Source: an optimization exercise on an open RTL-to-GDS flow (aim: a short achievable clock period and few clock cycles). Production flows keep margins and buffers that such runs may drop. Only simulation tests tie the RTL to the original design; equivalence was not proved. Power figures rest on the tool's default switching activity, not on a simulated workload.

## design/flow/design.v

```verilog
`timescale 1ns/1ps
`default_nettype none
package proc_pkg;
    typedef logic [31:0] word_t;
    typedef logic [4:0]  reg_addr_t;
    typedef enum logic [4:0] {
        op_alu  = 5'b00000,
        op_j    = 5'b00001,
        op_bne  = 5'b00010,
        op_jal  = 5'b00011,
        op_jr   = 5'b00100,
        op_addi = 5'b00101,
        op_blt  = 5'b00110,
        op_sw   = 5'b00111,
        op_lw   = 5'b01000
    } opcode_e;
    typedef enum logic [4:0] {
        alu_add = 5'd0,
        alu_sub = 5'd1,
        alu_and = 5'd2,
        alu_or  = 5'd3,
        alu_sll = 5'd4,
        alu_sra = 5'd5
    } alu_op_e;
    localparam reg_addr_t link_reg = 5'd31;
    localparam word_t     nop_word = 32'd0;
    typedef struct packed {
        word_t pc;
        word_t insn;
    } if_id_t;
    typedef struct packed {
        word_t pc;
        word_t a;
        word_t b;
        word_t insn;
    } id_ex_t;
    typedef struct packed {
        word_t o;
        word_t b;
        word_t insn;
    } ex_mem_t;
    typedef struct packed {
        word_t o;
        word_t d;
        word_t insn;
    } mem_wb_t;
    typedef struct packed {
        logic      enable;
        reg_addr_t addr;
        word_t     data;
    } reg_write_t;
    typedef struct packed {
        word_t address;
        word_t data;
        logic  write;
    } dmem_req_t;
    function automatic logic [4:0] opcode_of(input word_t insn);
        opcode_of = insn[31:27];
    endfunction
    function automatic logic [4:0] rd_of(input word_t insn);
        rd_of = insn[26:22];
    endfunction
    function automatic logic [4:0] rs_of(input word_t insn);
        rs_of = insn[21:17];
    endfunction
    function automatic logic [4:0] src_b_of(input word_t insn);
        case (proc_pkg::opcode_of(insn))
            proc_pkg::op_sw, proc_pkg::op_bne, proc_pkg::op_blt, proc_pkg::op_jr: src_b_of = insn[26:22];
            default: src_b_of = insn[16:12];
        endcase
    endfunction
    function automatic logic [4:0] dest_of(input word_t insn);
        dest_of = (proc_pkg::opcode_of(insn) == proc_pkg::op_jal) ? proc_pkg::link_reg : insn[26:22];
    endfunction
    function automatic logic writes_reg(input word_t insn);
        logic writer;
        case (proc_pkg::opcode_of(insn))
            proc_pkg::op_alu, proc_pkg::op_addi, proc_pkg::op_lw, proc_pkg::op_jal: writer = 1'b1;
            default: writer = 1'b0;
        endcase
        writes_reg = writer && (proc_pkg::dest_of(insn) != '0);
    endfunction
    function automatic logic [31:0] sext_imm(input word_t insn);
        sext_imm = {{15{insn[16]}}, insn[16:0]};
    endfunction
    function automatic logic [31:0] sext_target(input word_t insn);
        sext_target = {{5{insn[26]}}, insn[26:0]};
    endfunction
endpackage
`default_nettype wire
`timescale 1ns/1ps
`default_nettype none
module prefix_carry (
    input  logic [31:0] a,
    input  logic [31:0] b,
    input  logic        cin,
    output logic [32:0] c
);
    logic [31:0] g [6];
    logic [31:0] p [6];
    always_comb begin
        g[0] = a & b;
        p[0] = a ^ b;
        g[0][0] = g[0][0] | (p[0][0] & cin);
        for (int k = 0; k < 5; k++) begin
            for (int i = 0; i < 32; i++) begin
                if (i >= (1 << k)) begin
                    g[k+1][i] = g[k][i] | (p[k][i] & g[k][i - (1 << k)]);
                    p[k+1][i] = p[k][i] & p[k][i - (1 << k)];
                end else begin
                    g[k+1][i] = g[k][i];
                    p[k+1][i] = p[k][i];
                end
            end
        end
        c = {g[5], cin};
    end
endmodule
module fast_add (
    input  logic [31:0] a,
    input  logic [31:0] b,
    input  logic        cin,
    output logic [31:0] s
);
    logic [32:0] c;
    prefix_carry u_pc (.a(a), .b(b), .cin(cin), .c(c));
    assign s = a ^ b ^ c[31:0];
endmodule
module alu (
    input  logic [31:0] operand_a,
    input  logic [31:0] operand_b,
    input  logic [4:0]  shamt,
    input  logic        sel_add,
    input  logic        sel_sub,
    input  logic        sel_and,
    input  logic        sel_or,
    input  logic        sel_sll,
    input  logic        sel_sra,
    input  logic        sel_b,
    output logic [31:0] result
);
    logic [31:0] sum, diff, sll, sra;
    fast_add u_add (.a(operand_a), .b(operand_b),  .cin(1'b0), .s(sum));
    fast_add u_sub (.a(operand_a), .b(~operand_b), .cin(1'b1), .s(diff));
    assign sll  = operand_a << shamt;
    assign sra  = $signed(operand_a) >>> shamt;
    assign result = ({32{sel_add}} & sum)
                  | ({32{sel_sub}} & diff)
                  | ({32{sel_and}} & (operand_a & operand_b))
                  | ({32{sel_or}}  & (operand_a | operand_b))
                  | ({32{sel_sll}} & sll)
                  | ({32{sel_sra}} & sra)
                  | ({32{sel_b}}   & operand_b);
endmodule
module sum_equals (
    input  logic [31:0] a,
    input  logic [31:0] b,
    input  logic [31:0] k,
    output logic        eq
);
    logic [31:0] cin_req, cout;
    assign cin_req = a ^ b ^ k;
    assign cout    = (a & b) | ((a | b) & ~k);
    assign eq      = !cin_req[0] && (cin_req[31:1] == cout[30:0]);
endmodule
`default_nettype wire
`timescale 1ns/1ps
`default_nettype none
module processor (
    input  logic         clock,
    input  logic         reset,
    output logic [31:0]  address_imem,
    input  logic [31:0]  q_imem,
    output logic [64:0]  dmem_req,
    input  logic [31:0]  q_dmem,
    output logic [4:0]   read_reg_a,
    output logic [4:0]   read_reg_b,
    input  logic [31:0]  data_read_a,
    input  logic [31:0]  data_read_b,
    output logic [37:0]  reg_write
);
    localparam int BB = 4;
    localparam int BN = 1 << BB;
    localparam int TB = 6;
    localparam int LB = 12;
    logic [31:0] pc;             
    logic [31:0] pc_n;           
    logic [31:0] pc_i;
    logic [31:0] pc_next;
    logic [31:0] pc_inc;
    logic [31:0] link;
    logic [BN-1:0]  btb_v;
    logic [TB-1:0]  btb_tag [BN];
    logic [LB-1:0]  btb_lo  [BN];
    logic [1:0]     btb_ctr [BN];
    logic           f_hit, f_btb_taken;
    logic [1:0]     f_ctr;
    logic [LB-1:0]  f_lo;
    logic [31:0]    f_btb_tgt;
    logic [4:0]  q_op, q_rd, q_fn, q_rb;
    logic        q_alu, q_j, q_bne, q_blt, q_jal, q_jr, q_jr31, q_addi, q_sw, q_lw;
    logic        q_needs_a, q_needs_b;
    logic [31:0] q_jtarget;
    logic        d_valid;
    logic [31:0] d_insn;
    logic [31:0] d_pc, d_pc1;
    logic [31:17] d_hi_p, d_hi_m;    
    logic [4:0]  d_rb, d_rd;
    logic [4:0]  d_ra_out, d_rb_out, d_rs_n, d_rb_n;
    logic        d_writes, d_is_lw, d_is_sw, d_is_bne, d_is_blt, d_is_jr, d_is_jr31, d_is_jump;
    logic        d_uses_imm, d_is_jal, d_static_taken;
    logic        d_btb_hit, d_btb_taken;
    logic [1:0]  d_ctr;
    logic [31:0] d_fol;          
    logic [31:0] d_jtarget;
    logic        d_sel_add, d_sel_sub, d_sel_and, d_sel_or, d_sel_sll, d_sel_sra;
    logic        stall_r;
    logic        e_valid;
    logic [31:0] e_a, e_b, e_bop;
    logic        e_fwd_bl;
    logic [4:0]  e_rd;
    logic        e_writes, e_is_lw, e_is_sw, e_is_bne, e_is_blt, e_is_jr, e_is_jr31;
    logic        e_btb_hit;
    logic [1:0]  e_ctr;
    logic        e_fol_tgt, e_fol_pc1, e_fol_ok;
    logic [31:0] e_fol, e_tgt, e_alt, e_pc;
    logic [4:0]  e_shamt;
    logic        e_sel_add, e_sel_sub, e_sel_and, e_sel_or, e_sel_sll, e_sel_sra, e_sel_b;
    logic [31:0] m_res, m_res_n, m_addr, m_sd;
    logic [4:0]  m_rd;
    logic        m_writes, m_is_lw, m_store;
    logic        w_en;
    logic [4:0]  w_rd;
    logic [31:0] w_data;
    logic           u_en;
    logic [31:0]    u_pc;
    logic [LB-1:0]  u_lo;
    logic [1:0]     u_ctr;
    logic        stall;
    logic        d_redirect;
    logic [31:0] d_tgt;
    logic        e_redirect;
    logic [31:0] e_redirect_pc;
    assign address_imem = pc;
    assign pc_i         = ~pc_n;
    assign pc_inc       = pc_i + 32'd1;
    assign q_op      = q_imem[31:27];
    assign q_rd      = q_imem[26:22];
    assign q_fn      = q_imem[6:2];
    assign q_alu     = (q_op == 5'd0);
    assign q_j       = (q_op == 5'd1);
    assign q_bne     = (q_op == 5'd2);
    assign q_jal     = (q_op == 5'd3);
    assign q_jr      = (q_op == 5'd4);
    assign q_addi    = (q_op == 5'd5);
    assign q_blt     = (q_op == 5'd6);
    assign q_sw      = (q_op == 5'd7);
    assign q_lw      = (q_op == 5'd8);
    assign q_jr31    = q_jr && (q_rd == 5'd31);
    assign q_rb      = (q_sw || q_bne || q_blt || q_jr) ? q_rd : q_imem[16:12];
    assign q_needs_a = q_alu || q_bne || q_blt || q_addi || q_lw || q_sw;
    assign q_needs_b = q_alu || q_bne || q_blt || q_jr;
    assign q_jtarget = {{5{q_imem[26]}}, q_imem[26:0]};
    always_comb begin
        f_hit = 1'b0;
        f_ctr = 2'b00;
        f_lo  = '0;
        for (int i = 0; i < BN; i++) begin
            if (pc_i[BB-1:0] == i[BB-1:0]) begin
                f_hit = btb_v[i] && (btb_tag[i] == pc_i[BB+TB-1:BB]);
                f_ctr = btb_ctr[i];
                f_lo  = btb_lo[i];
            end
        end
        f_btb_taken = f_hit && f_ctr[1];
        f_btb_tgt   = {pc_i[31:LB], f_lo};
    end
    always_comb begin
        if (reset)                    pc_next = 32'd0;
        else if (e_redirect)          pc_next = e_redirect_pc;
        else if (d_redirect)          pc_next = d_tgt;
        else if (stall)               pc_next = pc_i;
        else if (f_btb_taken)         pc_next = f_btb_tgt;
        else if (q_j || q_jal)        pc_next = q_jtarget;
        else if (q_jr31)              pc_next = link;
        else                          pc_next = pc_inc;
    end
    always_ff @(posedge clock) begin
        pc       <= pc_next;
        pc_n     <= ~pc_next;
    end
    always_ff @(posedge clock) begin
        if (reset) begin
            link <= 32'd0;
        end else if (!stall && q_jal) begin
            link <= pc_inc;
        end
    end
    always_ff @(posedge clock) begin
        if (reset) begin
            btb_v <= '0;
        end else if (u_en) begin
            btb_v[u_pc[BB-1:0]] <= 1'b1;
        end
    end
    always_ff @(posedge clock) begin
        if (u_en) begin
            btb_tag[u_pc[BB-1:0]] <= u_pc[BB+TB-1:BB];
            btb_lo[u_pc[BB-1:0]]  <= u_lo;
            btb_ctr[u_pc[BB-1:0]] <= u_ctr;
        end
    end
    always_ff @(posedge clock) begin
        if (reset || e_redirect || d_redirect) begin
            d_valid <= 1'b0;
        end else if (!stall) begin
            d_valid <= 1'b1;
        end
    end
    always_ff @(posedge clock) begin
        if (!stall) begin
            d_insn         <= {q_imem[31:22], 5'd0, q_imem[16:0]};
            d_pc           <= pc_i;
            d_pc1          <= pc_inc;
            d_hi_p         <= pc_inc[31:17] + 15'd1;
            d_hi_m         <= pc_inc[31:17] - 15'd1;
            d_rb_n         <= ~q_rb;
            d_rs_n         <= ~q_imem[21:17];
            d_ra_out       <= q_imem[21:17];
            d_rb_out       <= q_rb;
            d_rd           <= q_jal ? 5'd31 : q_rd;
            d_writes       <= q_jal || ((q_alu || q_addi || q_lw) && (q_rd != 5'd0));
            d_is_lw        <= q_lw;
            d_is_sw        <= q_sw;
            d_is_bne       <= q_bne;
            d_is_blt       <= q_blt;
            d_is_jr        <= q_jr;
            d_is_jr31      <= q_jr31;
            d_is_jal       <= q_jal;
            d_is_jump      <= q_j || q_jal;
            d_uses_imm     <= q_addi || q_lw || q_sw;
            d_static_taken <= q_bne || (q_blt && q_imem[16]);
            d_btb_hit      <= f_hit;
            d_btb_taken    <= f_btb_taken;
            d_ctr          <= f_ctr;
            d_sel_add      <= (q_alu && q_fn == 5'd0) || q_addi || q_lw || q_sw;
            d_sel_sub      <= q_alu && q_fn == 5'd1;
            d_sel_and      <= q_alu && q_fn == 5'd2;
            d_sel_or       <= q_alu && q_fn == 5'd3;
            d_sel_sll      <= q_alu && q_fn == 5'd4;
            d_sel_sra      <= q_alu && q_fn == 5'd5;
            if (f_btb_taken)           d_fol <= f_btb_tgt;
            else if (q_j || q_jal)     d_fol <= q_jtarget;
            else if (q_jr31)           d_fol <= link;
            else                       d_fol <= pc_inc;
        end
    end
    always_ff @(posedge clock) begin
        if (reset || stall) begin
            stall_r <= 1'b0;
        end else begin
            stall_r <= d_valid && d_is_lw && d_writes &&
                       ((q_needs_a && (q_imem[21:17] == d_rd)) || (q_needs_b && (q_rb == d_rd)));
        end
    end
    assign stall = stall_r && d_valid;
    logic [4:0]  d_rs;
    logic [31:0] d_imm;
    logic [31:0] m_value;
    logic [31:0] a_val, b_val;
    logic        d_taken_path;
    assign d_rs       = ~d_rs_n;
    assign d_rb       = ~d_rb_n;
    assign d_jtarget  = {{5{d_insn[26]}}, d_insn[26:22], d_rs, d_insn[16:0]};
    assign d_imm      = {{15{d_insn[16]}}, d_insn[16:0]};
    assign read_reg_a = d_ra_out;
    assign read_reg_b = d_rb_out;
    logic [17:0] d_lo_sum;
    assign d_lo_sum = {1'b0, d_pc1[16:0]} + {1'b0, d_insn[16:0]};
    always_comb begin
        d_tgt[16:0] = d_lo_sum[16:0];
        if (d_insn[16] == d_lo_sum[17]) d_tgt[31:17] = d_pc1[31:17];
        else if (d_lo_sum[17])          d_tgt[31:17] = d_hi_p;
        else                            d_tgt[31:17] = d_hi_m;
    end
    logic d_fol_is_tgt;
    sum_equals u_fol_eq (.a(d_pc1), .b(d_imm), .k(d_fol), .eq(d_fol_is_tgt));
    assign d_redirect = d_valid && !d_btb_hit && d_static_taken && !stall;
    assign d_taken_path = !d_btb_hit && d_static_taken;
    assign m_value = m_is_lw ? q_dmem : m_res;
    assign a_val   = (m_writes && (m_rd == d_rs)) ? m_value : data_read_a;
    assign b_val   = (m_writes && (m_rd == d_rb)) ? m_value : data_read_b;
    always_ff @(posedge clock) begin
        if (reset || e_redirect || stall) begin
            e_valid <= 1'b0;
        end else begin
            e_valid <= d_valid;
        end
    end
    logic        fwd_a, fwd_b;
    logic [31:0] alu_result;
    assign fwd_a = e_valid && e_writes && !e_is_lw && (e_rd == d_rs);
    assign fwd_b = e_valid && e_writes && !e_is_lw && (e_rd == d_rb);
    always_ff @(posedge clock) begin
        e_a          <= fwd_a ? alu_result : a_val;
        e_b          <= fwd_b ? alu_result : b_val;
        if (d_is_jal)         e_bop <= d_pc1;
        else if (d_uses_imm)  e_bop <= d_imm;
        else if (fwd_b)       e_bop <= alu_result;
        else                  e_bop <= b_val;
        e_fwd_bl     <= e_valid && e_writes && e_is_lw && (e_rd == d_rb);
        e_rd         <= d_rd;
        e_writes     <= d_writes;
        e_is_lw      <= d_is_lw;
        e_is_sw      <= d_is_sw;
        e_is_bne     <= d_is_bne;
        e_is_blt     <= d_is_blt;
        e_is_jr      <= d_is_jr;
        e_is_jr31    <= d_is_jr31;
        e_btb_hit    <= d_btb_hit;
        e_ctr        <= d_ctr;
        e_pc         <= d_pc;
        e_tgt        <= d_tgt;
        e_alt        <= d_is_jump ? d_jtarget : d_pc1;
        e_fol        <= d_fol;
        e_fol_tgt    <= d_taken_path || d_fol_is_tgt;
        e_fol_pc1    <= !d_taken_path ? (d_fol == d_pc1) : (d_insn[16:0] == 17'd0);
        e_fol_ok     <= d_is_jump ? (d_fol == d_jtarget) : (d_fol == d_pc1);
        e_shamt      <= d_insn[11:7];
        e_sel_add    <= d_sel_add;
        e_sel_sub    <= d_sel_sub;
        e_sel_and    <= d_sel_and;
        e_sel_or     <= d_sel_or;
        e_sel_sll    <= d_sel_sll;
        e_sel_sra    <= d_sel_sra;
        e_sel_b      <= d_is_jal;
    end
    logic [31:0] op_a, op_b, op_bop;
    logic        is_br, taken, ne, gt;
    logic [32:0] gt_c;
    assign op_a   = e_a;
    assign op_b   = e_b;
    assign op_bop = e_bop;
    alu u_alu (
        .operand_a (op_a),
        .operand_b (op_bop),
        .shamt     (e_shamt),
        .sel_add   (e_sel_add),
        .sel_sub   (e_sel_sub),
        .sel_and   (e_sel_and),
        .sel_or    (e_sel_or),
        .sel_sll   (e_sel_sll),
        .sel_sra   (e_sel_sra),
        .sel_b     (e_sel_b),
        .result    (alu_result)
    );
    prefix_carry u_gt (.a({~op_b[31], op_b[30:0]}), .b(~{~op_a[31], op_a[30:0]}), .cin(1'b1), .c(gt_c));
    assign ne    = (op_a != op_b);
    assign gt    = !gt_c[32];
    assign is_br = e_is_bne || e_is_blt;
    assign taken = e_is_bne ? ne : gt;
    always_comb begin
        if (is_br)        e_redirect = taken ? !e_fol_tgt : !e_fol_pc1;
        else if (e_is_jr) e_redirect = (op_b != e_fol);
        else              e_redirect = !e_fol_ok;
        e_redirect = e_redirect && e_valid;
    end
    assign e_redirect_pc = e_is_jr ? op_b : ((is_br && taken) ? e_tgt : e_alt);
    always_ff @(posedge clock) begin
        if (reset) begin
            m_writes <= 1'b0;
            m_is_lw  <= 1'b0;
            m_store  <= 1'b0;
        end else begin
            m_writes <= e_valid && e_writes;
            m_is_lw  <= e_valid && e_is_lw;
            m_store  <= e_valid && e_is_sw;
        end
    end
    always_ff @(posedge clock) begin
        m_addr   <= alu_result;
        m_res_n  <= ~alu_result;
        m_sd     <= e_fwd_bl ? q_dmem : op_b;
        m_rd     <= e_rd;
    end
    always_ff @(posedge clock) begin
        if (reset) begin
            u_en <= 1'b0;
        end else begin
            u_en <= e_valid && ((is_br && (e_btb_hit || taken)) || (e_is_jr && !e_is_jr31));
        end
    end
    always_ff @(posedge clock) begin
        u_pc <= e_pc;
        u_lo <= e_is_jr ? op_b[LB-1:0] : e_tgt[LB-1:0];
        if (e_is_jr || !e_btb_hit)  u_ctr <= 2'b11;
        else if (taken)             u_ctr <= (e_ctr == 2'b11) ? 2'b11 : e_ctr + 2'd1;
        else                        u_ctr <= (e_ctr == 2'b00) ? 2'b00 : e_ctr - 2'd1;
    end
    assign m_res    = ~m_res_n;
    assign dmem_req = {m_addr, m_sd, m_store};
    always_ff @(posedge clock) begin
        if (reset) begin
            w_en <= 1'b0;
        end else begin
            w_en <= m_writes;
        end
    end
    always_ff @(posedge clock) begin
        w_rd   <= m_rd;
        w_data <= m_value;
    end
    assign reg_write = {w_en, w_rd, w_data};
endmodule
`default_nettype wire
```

.....

- _EXERCISE DIRECTIONS_
Each line holding the word "writer" must be copied from the data.

- _ANSWER_
        logic writer;
            proc_pkg::op_alu, proc_pkg::op_addi, proc_pkg::op_lw, proc_pkg::op_jal: writer = 1'b1;
            default: writer = 1'b0;
        writes_reg = writer && (proc_pkg::dest_of(insn) != '0);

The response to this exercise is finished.